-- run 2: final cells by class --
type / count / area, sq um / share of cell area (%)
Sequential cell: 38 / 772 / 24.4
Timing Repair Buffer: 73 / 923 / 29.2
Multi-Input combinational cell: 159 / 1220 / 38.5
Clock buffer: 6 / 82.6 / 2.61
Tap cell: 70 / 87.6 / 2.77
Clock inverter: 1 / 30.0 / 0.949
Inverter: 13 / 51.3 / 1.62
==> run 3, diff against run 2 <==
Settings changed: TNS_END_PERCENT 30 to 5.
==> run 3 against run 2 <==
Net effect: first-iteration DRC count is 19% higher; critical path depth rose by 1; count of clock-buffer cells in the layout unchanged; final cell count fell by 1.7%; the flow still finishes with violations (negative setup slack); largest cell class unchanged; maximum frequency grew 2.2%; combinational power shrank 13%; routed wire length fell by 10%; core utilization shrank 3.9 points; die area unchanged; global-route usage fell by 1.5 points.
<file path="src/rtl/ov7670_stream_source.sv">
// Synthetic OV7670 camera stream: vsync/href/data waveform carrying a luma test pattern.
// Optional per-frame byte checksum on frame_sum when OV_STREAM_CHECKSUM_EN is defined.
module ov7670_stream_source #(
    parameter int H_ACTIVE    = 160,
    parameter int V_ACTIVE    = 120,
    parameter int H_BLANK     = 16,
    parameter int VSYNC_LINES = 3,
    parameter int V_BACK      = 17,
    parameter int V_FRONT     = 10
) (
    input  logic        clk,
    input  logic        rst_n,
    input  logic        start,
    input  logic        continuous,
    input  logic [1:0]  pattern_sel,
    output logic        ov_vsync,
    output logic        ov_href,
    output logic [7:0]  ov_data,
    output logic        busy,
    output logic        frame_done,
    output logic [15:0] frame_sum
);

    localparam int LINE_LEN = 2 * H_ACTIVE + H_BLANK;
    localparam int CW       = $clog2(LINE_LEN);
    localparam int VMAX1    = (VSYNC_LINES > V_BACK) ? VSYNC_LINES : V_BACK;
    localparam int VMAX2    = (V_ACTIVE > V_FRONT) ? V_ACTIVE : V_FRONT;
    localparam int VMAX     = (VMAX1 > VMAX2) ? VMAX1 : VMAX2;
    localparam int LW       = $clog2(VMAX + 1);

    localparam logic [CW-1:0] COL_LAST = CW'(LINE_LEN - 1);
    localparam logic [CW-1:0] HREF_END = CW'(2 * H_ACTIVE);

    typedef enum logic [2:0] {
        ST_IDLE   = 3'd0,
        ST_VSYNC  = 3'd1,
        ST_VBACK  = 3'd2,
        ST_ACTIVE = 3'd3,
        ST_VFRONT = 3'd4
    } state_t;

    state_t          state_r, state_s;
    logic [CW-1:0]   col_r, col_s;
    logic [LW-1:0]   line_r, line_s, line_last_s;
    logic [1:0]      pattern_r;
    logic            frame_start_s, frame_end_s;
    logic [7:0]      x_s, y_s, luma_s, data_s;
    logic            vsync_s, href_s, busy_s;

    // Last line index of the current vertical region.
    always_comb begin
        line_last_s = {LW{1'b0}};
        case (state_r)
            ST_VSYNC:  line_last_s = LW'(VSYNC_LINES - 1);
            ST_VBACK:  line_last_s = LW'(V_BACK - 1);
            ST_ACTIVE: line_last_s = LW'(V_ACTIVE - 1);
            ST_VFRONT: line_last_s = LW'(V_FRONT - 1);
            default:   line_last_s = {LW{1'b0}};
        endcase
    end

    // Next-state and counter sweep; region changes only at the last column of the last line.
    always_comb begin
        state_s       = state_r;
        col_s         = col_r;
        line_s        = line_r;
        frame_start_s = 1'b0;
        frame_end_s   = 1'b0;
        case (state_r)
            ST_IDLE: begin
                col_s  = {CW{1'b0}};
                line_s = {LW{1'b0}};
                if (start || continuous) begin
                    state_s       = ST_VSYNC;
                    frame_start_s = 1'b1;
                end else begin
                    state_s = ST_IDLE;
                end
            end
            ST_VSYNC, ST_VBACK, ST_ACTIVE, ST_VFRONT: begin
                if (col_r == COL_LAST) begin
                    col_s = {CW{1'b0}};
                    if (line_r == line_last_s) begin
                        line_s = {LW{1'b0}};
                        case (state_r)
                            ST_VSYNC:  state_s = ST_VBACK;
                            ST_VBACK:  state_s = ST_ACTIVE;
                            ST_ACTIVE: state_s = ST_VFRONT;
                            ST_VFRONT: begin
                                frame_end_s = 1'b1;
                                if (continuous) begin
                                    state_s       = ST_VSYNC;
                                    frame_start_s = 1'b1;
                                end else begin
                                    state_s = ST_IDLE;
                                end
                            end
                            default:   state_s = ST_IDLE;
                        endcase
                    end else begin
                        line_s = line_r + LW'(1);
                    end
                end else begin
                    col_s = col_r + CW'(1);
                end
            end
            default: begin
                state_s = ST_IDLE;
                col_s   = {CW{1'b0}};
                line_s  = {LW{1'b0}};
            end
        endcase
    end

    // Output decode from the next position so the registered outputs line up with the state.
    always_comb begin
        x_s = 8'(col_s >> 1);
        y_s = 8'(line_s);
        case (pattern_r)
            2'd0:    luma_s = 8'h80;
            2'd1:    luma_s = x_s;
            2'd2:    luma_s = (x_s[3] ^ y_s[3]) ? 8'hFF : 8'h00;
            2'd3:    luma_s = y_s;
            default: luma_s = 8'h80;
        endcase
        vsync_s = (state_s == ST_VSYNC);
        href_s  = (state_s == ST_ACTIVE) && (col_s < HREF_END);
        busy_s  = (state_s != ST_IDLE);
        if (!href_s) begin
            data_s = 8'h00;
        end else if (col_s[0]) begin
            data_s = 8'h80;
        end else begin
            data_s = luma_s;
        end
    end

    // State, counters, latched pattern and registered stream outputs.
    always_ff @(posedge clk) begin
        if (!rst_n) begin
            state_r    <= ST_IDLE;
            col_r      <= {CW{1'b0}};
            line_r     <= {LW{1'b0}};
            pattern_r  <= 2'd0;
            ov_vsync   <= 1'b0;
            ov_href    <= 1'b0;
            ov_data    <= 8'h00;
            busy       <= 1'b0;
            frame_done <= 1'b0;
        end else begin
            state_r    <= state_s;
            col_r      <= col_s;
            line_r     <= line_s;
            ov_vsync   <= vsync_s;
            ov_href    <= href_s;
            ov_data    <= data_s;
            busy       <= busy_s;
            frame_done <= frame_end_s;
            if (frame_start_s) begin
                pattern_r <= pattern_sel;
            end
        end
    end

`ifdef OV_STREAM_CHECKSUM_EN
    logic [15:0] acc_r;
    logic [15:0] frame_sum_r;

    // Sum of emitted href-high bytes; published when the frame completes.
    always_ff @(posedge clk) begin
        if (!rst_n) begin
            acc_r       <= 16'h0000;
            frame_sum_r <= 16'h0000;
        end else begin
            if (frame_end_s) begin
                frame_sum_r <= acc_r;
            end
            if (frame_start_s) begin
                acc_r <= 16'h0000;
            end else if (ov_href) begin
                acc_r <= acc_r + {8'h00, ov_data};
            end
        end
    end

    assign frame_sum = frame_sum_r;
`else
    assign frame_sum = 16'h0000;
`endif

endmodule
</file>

* [TASK TO CARRY OUT]: Only the lines above starting at the line that holds "run 3, diff" and ending at the line that holds "run 3 against" are to be repeated, exactly and in full.

* [SOLVED PROBLEM]:
==> run 3, diff against run 2 <==
Settings changed: TNS_END_PERCENT 30 to 5.
==> run 3 against run 2 <==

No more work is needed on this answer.